Par ailleurs, il résulte de l'article 713-4, al. 2, du CPI que, malgré une mise dans le commerce licite, faculté reste ouverte au titulaire de la marque de s'opposer à tout nouvel acte de commercialisation, s'il justifie de motifs légitimes, tenant notamment à la modification ou à l'altération, ultérieurement intervenue, de l'état des produits.

La cour d’appel a retenu que, s'agissant de parfums et de produits cosmétiques, toute utilisation partielle d'un produit conduit à son altération, laquelle est gravement préjudiciable à l'image de la société titulaire et à l'univers de luxe et de pureté qu'elle véhicule. Elle a dit que cette société était fondée à s'opposer à tout acte de commercialisation d'un produit cosmétique et de parfumerie dont il n'a pas été établi qu'il n'ait jamais été utilisé au préalable. C'est sans inverser la charge de la preuve que la cour d'appel a pu retenir que la commercialisation de produits cosmétiques dépourvus de leur emballage d'origine constituait une altération de l'état de ces produits.

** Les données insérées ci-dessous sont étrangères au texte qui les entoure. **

==> config.mk <==
export PLATFORM = sky130hd
export DESIGN_NAME = clk_synth_ctrl
export DESIGN_NICKNAME = d
export VERILOG_FILES = /design/src/inc/clk_synth_pkg.sv /design/src/inc/synth_cfg_if.sv /design/src/hw/clk_synth_ctrl.sv /design/src/hw/freq_calc.sv /design/src/hw/relock_timer.sv
export VERILOG_INCLUDE_DIRS = /design/src /design/src/inc
export SDC_FILE = /design/constraint.sdc
export NUM_CORES = 1
export LEC_CHECK = 0
export ABC_AREA = 0
export BUFFER_PORTS_ARGS = -buffer_cell sky130_fd_sc_hd__buf_2
export CORE_MARGIN = 3
export CORE_UTILIZATION = 30
export CTS_CLUSTER_SIZE = 12
export DETAILED_ROUTE_END_ITERATION = 8
export PLACE_DENSITY = 0.55
export SETUP_SLACK_MARGIN = 0.3
export SLEW_MARGIN = 0
export SYNTH_ARGS = -nofsm -noshare
export SYNTH_HDL_FRONTEND = slang
export SYNTH_SLANG_ARGS = --single-unit
==> constraint.sdc <==
create_clock -name i_clk -period 6.1 [get_ports i_clk]
set_input_delay 0.61 -clock i_clk [delete_from_list [all_inputs] [get_ports i_clk]]
set_output_delay 0.61 -clock i_clk [all_outputs]
set_load 0.02 [all_outputs]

Concernant l'action en parasitisme, la cour d’appel a relevé que le dirigeant de la société défenderesse invitait les clients potentiels à tester les produits chez le revendeur agréé situé dans la même galerie avant de revenir les acheter dans sa boutique où il les vendait moins cher. Elle a ainsi pu en déduire que la société défenderesse avait engagé sa responsabilité délictuelle en revendant les produits de marque Chanel dans des conditions parasitaires.

Cour de cassation, ch. com., 6 décembre 2023, 20-18.653 (M20230236)
Ouest SCS SARL, [T] et Associés SELARL (en la personne de M. [
T], en qualité de liquidateur judiciaire de la Sté Ouest SCS) c. Chanel SAS et Mme [I] [N]
(Rejet du pourvoi c. CA Rennes, 3e ch. com., 25 févr. 2020, 17/03287 ; M20200069 ; PIBD 2020, 1136, III-5 ; LEPI, juin 2020, p. 5, J.-P. Clavier)

[1] CJUE, gde ch., 12 juill. 2011, C-324/09 ; PIBD 2011, 952, III-718 ; RLDI, 74, août-sept. 2011, p. 31, L. Costes et M. Trézéguet ; JCP E, 40, 6 oct. 2011, p. 5, C. Caron ; RLDA, 63, sept. 2011, p. 19, I. D. Mpindi ; Gaz. Pal., 299-300, 26-27 oct. 2011, p. 19, L. Marino ; Comm. com. électr., nov. 2011, p. 33, C. Caron ; Légipresse, 288, nov. 2011, p. 638, A. Bouvel ; Propr. industr., avr. 2020, chron. 4, N. Bouche.